= Assignment =
Each line in the records below, from the one that contains "bits read 1." to the one that contains "the timeout flag.", should be reproduced exactly, the first and last included.

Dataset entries
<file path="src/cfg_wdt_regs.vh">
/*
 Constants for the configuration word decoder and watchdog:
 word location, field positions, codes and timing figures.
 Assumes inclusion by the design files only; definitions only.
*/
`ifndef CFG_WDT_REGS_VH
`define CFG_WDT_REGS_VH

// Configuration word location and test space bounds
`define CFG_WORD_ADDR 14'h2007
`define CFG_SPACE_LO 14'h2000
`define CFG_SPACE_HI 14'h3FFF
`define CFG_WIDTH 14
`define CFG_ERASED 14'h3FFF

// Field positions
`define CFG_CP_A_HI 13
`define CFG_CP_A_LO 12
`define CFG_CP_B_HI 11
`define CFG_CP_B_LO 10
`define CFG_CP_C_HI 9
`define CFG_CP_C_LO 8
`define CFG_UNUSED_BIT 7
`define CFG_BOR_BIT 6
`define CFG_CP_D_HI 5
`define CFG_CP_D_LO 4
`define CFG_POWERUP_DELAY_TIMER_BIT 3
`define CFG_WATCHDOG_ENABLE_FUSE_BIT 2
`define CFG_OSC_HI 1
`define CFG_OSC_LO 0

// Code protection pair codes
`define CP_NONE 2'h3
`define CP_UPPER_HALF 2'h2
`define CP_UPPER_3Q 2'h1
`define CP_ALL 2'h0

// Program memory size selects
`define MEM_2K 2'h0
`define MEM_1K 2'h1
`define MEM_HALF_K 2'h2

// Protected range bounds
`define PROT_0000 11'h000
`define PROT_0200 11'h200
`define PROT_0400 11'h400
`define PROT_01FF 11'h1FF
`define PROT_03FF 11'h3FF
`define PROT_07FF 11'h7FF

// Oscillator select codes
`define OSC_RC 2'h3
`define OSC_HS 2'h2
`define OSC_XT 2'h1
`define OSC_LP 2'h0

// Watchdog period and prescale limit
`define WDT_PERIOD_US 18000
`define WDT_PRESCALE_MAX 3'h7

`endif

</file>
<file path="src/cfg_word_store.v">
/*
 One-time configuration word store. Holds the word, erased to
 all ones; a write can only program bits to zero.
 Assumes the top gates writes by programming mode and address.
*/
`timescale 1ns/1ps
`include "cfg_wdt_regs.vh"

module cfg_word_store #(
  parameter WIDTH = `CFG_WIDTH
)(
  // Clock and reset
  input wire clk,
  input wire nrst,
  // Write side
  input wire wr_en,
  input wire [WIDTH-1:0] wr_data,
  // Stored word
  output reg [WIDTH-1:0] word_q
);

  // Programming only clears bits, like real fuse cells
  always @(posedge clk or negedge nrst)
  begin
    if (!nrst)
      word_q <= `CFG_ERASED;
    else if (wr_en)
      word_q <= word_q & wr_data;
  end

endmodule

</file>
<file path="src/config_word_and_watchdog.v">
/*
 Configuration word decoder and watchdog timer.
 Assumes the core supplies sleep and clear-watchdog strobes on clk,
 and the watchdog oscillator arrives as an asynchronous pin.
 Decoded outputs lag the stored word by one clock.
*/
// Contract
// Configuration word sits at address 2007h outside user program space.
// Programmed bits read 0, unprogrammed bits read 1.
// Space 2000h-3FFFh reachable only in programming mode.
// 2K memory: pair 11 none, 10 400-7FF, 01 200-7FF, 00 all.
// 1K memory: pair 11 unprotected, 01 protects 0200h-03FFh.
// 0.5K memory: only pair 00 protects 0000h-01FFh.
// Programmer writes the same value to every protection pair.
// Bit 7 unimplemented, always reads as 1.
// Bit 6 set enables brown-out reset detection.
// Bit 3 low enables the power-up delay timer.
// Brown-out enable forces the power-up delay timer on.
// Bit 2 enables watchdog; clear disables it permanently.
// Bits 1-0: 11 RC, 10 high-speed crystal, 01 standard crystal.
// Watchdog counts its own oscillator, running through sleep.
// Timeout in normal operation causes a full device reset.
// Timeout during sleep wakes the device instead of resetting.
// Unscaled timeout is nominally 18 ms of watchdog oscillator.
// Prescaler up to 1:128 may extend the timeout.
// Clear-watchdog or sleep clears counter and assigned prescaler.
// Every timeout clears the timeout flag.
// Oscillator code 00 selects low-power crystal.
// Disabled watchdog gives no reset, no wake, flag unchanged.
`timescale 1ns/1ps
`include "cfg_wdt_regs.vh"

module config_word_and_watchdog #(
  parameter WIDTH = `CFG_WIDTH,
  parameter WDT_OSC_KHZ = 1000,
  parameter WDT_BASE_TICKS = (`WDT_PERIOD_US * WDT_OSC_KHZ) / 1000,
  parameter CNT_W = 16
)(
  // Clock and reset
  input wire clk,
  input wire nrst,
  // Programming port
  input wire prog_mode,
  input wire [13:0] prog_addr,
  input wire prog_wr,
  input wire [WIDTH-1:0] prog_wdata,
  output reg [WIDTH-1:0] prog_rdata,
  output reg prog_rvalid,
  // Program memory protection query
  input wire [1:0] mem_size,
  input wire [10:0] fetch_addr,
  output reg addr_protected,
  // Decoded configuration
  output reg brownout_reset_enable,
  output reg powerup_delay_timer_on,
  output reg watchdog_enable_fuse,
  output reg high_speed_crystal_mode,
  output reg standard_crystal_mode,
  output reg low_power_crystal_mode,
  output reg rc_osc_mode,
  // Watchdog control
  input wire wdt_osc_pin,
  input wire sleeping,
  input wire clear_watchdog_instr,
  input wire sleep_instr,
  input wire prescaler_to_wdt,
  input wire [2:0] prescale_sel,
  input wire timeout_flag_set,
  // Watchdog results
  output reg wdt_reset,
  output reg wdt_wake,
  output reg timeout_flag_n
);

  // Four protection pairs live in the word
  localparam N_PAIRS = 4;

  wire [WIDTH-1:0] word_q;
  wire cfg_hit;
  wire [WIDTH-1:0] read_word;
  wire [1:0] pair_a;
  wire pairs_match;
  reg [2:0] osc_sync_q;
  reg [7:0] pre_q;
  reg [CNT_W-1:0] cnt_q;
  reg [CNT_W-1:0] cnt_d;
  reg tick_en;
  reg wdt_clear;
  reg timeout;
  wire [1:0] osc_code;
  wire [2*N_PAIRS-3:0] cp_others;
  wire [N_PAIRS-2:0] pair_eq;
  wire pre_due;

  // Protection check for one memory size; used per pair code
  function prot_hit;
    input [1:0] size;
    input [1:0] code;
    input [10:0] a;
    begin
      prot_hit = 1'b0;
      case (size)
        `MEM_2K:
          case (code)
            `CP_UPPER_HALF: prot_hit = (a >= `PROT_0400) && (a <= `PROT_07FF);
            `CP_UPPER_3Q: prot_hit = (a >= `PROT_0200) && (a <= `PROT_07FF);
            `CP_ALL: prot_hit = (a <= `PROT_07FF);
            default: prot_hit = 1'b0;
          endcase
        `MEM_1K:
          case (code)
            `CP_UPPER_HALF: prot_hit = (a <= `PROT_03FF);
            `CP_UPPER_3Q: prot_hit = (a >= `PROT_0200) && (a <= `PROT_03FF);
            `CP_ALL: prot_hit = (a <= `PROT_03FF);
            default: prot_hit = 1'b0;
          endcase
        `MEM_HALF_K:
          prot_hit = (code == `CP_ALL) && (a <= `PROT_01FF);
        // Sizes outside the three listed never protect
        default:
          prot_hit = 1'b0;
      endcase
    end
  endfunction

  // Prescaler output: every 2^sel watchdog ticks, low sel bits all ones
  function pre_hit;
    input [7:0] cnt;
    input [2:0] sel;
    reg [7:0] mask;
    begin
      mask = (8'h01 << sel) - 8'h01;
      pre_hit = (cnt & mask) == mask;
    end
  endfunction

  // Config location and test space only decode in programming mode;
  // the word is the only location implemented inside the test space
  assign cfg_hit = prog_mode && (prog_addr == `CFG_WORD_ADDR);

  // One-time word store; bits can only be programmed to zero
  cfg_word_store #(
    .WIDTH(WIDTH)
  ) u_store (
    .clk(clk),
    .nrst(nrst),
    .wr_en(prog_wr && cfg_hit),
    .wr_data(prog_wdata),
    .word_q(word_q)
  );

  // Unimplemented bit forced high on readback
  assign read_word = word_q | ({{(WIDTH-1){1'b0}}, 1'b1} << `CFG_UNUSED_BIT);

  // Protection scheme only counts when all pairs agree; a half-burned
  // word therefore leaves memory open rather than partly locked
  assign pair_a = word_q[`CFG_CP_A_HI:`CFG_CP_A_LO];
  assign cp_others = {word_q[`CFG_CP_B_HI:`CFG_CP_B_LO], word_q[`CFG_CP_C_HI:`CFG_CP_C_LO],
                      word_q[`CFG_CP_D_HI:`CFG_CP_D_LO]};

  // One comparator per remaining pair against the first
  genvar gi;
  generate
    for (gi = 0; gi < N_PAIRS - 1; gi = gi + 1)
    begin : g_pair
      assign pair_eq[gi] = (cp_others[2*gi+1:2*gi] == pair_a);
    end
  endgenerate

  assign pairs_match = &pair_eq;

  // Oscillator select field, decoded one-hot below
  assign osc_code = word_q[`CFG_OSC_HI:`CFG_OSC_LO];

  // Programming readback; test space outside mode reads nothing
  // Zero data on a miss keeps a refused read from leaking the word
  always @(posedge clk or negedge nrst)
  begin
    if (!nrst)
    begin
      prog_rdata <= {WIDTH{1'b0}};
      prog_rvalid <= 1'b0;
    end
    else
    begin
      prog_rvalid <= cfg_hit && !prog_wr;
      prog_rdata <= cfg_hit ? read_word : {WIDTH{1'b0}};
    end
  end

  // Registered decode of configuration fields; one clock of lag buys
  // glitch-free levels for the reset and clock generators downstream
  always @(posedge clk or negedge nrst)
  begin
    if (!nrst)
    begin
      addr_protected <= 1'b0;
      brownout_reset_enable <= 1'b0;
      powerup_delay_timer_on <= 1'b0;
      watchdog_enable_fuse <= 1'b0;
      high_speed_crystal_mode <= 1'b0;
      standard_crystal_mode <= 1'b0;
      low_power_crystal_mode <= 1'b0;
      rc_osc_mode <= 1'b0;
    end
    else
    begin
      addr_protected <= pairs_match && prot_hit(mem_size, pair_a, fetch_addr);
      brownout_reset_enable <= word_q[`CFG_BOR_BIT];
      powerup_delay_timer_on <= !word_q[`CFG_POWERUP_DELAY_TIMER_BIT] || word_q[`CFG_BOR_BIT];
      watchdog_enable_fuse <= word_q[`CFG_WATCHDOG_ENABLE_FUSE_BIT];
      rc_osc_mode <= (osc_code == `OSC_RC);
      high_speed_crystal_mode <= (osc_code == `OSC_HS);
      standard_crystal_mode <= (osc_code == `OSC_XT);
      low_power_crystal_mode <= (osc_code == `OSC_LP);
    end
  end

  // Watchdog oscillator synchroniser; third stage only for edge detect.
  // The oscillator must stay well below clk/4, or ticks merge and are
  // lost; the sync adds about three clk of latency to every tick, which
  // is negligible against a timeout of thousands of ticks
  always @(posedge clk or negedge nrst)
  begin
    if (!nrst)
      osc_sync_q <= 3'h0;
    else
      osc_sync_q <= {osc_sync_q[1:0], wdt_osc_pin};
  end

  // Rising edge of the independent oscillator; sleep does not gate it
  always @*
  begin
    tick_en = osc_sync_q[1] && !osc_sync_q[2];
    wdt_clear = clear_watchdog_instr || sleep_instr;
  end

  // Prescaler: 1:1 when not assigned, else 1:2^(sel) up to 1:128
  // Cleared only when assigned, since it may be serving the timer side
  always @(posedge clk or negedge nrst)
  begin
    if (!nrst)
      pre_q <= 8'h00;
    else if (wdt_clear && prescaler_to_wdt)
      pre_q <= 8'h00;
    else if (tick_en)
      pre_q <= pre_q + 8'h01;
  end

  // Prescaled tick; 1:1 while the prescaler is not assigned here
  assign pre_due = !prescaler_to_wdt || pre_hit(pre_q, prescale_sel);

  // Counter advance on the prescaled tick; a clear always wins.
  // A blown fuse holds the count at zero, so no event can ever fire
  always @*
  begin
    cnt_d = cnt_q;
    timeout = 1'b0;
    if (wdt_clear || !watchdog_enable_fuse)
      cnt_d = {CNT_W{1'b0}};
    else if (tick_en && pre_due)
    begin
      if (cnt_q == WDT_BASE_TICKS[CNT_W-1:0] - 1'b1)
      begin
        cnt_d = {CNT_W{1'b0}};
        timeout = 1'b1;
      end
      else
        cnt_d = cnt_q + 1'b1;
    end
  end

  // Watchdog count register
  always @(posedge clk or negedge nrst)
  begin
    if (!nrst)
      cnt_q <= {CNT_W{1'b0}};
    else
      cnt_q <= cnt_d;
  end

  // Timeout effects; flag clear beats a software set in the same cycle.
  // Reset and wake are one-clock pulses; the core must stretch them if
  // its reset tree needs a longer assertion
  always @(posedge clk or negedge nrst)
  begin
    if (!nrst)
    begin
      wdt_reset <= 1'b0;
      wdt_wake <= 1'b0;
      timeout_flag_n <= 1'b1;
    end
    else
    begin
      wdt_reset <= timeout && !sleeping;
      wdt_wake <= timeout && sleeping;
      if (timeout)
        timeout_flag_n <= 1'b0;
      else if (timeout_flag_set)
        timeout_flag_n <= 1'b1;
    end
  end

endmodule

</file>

= Completed task =
// Programmed bits read 0, unprogrammed bits read 1.
// Space 2000h-3FFFh reachable only in programming mode.
// 2K memory: pair 11 none, 10 400-7FF, 01 200-7FF, 00 all.
// 1K memory: pair 11 unprotected, 01 protects 0200h-03FFh.
// 0.5K memory: only pair 00 protects 0000h-01FFh.
// Programmer writes the same value to every protection pair.
// Bit 7 unimplemented, always reads as 1.
// Bit 6 set enables brown-out reset detection.
// Bit 3 low enables the power-up delay timer.
// Brown-out enable forces the power-up delay timer on.
// Bit 2 enables watchdog; clear disables it permanently.
// Bits 1-0: 11 RC, 10 high-speed crystal, 01 standard crystal.
// Watchdog counts its own oscillator, running through sleep.
// Timeout in normal operation causes a full device reset.
// Timeout during sleep wakes the device instead of resetting.
// Unscaled timeout is nominally 18 ms of watchdog oscillator.
// Prescaler up to 1:128 may extend the timeout.
// Clear-watchdog or sleep clears counter and assigned prescaler.
// Every timeout clears the timeout flag.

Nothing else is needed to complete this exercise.